**WORK ORDER:**
If a line below contains the string "worst", return that line.

···

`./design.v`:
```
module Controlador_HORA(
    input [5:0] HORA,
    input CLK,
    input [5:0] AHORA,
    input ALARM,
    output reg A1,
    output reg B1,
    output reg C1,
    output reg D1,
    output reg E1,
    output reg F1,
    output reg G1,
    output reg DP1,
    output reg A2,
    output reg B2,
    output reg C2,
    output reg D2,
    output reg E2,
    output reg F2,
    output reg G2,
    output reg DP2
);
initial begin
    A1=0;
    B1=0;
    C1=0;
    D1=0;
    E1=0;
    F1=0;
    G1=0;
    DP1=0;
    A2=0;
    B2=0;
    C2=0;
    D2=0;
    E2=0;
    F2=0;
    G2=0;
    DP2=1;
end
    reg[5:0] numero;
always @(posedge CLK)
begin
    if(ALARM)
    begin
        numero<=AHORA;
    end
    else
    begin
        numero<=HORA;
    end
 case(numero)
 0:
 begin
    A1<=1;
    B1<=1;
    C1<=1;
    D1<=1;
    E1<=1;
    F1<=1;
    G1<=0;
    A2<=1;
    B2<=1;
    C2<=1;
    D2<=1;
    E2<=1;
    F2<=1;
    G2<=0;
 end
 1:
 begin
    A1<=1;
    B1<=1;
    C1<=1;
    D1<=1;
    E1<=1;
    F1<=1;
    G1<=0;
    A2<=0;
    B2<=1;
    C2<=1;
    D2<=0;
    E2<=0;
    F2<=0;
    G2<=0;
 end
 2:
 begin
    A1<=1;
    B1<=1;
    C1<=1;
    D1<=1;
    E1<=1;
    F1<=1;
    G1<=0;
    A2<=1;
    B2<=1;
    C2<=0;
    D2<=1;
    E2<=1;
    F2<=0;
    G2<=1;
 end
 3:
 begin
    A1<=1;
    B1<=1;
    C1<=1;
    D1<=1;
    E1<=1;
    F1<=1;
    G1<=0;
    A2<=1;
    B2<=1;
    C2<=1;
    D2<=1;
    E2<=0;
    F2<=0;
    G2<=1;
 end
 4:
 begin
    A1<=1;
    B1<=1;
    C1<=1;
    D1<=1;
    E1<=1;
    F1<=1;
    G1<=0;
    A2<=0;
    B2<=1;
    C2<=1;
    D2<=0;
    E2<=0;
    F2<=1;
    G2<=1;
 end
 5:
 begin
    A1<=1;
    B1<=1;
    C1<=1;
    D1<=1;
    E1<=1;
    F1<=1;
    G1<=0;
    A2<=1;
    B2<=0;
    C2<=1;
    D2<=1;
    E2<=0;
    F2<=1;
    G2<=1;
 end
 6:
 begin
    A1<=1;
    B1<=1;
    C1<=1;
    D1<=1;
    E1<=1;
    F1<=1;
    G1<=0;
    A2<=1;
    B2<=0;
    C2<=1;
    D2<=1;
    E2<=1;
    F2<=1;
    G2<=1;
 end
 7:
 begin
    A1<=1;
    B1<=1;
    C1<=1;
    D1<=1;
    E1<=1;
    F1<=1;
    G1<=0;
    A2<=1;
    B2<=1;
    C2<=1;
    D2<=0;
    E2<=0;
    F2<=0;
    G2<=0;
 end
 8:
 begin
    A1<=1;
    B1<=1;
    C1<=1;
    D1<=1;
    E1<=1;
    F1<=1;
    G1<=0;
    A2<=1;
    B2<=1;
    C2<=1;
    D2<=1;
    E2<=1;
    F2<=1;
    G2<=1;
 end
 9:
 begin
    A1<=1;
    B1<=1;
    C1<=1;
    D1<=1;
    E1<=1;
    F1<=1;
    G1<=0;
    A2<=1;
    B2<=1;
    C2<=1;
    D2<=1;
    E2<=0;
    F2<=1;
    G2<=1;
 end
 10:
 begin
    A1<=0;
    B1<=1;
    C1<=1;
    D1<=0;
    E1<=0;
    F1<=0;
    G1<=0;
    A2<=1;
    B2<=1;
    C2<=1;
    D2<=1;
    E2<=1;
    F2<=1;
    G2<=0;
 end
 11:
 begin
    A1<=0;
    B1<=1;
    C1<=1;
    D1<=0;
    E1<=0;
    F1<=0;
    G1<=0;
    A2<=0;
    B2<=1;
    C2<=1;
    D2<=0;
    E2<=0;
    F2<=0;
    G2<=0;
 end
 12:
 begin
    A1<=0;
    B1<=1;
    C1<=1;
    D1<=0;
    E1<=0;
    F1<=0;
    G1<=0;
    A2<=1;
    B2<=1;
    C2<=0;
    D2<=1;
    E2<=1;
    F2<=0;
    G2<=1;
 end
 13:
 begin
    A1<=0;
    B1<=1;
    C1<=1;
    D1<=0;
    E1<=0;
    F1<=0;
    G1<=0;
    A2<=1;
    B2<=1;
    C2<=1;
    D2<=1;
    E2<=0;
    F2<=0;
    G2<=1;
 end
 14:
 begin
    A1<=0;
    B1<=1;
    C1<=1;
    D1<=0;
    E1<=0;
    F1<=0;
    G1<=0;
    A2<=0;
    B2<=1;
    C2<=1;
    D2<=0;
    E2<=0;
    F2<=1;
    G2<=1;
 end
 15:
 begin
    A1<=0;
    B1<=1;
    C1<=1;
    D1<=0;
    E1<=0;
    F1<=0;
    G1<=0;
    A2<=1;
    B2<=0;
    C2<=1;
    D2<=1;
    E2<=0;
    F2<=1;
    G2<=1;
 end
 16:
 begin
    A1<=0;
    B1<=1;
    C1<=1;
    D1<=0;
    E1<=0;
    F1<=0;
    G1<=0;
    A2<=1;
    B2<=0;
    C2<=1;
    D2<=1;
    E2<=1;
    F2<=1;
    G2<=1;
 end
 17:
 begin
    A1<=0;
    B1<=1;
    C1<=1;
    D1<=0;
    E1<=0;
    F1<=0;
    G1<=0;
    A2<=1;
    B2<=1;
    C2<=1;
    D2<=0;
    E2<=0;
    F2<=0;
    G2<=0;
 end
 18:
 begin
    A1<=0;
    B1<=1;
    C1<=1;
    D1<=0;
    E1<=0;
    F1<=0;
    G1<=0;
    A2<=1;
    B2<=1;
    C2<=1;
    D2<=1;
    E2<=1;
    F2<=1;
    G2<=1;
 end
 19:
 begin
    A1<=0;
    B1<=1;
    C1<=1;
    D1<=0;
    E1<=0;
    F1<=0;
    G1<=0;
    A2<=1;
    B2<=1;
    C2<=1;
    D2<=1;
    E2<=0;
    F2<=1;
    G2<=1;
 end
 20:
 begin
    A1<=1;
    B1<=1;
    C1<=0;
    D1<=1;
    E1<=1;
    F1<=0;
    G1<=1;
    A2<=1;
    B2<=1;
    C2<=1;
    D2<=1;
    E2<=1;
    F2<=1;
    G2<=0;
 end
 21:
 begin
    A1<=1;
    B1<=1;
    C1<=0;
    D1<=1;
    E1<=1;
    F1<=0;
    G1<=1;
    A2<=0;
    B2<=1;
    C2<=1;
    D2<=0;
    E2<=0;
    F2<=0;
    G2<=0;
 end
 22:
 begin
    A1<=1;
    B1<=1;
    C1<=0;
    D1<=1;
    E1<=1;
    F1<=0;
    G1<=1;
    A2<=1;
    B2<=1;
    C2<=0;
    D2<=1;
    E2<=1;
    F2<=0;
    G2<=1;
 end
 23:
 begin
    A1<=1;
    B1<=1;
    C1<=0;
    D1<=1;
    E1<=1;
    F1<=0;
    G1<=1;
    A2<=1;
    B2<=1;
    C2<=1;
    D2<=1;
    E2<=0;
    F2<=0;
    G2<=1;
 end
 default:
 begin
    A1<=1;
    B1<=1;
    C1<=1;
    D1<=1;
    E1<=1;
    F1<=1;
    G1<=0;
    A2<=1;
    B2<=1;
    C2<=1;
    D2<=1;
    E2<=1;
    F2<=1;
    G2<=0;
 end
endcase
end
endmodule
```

···

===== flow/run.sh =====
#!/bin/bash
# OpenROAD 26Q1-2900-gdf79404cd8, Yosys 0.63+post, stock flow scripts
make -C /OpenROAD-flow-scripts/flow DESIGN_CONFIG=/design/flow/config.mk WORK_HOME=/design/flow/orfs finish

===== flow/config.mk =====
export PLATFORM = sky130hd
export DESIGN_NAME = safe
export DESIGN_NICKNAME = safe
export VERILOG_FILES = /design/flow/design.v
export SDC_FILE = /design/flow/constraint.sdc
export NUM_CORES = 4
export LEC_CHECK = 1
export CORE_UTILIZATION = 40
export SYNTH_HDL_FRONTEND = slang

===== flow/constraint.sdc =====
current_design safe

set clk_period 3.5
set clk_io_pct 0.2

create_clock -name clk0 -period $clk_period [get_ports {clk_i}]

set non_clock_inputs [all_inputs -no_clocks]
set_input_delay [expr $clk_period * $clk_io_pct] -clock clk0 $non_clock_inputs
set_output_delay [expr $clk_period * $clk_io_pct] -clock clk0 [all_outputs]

···

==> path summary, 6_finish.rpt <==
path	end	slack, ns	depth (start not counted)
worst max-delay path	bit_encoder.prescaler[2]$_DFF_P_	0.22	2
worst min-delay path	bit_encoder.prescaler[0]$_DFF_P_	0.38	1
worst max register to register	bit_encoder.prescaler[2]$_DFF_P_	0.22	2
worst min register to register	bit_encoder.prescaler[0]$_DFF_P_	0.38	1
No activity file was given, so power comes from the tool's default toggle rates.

···

**OUTPUT FOR THIS TASK:**
worst max-delay path	bit_encoder.prescaler[2]$_DFF_P_	0.22	2
worst min-delay path	bit_encoder.prescaler[0]$_DFF_P_	0.38	1
worst max register to register	bit_encoder.prescaler[2]$_DFF_P_	0.22	2
worst min register to register	bit_encoder.prescaler[0]$_DFF_P_	0.38	1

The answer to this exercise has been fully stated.